◆ Assignment
Count the lines below that contain the word "else", and reply with only that number.

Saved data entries
$ cat src/rtl/lsu_pkg.sv
`default_nettype none
// ============================================================================
// Module      : lsu_pkg
// Description : Shared types, constants and lane helper for the MEM-stage
//               load/store unit.
// Revision    : 1.0 - initial release
// ============================================================================
package lsu_pkg;

   localparam int DATA_W_DEF = 32;

   typedef enum logic [1:0] {
      SZ_B   = 2'b00,
      SZ_H   = 2'b01,
      SZ_W   = 2'b10,
      SZ_RSV = 2'b11
   } size_e;

   typedef enum logic [2:0] {
      IDLE    = 3'd0,
      LD_RD   = 3'd1,
      LD_CAP  = 3'd2,
      ST_WR   = 3'd3,
      RMW_RD  = 3'd4,
      RMW_CAP = 3'd5,
      RMW_WR  = 3'd6
   } state_e;

   // Bit position of the lowest byte of a lane selected by byte offset
   // (little-endian: offset 0 is bits [7:0]).
   function automatic logic [4:0] lane_shift(input logic [1:0] offset);
      return {offset, 3'b000};
   endfunction

endpackage
`default_nettype wire

$ cat src/rtl/lsu_lane_align.sv
`default_nettype none
// ============================================================================
// Module      : lsu_lane_align
// Description : Combinational byte-lane logic shared by the load path
//               (extract + extend) and the read-modify-write store path
//               (merge new lane(s) into the memory word).
// Revision    : 1.0 - initial release
// ============================================================================
module lsu_lane_align
   import lsu_pkg::*;
#(
   parameter int DATA_W = DATA_W_DEF
) (
   input  logic [DATA_W-1:0] mem_word,
   input  logic [1:0]        offset,
   input  size_e             size,
   input  logic              sext,
   input  logic [DATA_W-1:0] wdata,
   output logic [DATA_W-1:0] rdata,
   output logic [DATA_W-1:0] merged
);

   logic [DATA_W-1:0] w_shifted;
   logic [DATA_W-1:0] w_mask;
   logic [DATA_W-1:0] w_ins;

   // Load path: bring the addressed lane down to bit 0 and extend it.
   always_comb begin
      w_shifted = mem_word >> lane_shift(offset);
      case (size)
         SZ_B:    rdata = {{(DATA_W-8){sext & w_shifted[7]}}, w_shifted[7:0]};
         SZ_H:    rdata = {{(DATA_W-16){sext & w_shifted[15]}}, w_shifted[15:0]};
         default: rdata = w_shifted;
      endcase
   end

   // Store path: replace only the addressed lane(s) of the old word.
   always_comb begin
      case (size)
         SZ_B: begin
            w_mask = {{(DATA_W-8){1'b0}}, 8'hFF} << lane_shift(offset);
            w_ins  = {{(DATA_W-8){1'b0}}, wdata[7:0]} << lane_shift(offset);
         end
         SZ_H: begin
            w_mask = {{(DATA_W-16){1'b0}}, 16'hFFFF} << lane_shift(offset);
            w_ins  = {{(DATA_W-16){1'b0}}, wdata[15:0]} << lane_shift(offset);
         end
         default: begin
            w_mask = '1;
            w_ins  = wdata;
         end
      endcase
      merged = (mem_word & ~w_mask) | (w_ins & w_mask);
   end

endmodule
`default_nettype wire

$ cat src/rtl/mem_lsu.sv
`default_nettype none
// ============================================================================
// Module      : mem_lsu
// Description : MEM-stage load/store unit in front of a word-wide data
//               memory. Byte/half stores use read-modify-write. Every
//               output is registered.
// Revision    : 1.0 - initial release
// ============================================================================
module mem_lsu
   import lsu_pkg::*;
#(
   parameter int          DATA_W   = DATA_W_DEF,
   parameter int          DM_AW    = 10,
   parameter int unsigned DM_WORDS = 1024
) (
   input  logic              clk,
   input  logic              rst,
   input  logic              req_valid,
   output logic              req_ready,
   input  logic              req_we,
   input  logic [1:0]        req_size,
   input  logic              req_sext,
   input  logic [DM_AW+1:0]  req_addr,
   input  logic [DATA_W-1:0] req_wdata,
   output logic              resp_valid,
   output logic              resp_err,
   output logic [DATA_W-1:0] resp_rdata,
   output logic              DM_read,
   output logic              DM_write,
   output logic [DM_AW-1:0]  DM_addr,
   output logic [DATA_W-1:0] DM_in,
   input  logic [DATA_W-1:0] DM_out
);

   state_e            r_state;
   state_e            w_state_nx;

   // Request fields latched at acceptance
   logic [1:0]        r_offset;
   size_e             r_size;
   logic              r_sext;
   logic [DATA_W-1:0] r_wdata;

   size_e             w_req_size;
   logic              w_accept;
   logic              w_bad;
   logic [31:0]       w_waddr_ext;

   logic [DATA_W-1:0] w_ld_data;
   logic [DATA_W-1:0] w_merged;

   logic              w_ready_nx;
   logic              w_rv_nx;
   logic              w_err_nx;
   logic [DATA_W-1:0] w_rdata_nx;
   logic              w_rd_nx;
   logic              w_wr_nx;
   logic [DM_AW-1:0]  w_addr_nx;
   logic [DATA_W-1:0] w_din_nx;

   // Acceptance decode: reserved size, misalignment, then word range.
   always_comb begin
      w_req_size  = size_e'(req_size);
      w_accept    = req_valid && req_ready;
      w_waddr_ext = 32'(req_addr[DM_AW+1:2]);
      w_bad       = (w_req_size == SZ_RSV)
                 || (w_req_size == SZ_H && req_addr[0])
                 || (w_req_size == SZ_W && req_addr[1:0] != 2'b00)
                 || (w_waddr_ext >= DM_WORDS);
   end

   lsu_lane_align #(
      .DATA_W (DATA_W)
   ) u_align (
      .mem_word (DM_out),
      .offset   (r_offset),
      .size     (r_size),
      .sext     (r_sext),
      .wdata    (r_wdata),
      .rdata    (w_ld_data),
      .merged   (w_merged)
   );

   // Latch the request so later input changes cannot disturb the operation.
   always_ff @(posedge clk or posedge rst) begin
      if (rst) begin
         r_offset <= 2'b00;
         r_size   <= SZ_B;
         r_sext   <= 1'b0;
         r_wdata  <= '0;
      end else if (w_accept && !w_bad) begin
         r_offset <= req_addr[1:0];
         r_size   <= w_req_size;
         r_sext   <= req_sext;
         r_wdata  <= req_wdata;
      end
   end

   // Next state and next values of all registered outputs.
   always_comb begin
      w_state_nx = r_state;
      w_rv_nx    = 1'b0;
      w_err_nx   = 1'b0;
      w_rdata_nx = '0;
      w_rd_nx    = 1'b0;
      w_wr_nx    = 1'b0;
      w_addr_nx  = DM_addr;
      w_din_nx   = '0;
      case (r_state)
         IDLE: begin
            if (req_valid) begin
               if (w_bad) begin
                  w_rv_nx  = 1'b1;
                  w_err_nx = 1'b1;
               end else begin
                  w_addr_nx = req_addr[DM_AW+1:2];
                  if (!req_we) begin
                     w_state_nx = LD_RD;
                     w_rd_nx    = 1'b1;
                  end else if (w_req_size == SZ_W) begin
                     w_state_nx = ST_WR;
                     w_wr_nx    = 1'b1;
                     w_din_nx   = req_wdata;
                  end else begin
                     w_state_nx = RMW_RD;
                     w_rd_nx    = 1'b1;
                  end
               end
            end
         end
         LD_RD:   w_state_nx = LD_CAP;
         LD_CAP: begin
            // DM_out holds the word read in LD_RD only during this cycle
            w_state_nx = IDLE;
            w_rv_nx    = 1'b1;
            w_rdata_nx = w_ld_data;
         end
         ST_WR: begin
            w_state_nx = IDLE;
            w_rv_nx    = 1'b1;
         end
         RMW_RD:  w_state_nx = RMW_CAP;
         RMW_CAP: begin
            w_state_nx = RMW_WR;
            w_wr_nx    = 1'b1;
            w_din_nx   = w_merged;
         end
         RMW_WR: begin
            w_state_nx = IDLE;
            w_rv_nx    = 1'b1;
         end
         default: w_state_nx = IDLE;
      endcase
      w_ready_nx = (w_state_nx == IDLE);
   end

   // State and output registers; reset abandons any operation in flight.
   always_ff @(posedge clk or posedge rst) begin
      if (rst) begin
         r_state    <= IDLE;
         req_ready  <= 1'b1;
         resp_valid <= 1'b0;
         resp_err   <= 1'b0;
         resp_rdata <= '0;
         DM_read    <= 1'b0;
         DM_write   <= 1'b0;
         DM_addr    <= '0;
         DM_in      <= '0;
      end else begin
         r_state    <= w_state_nx;
         req_ready  <= w_ready_nx;
         resp_valid <= w_rv_nx;
         resp_err   <= w_err_nx;
         resp_rdata <= w_rdata_nx;
         DM_read    <= w_rd_nx;
         DM_write   <= w_wr_nx;
         DM_addr    <= w_addr_nx;
         DM_in      <= w_din_nx;
      end
   end

   a_no_rd_wr: assert property (@(posedge clk) disable iff (rst)
      !(DM_read && DM_write));

   // A write strobe can only come from an accepted request or the RMW merge.
   a_wr_origin: assert property (@(posedge clk) disable iff (rst)
      DM_write |-> (($past(r_state) == RMW_CAP) ||
                    ($past(r_state) == IDLE && $past(req_valid))));

endmodule
`default_nettype wire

◆ Written answer
5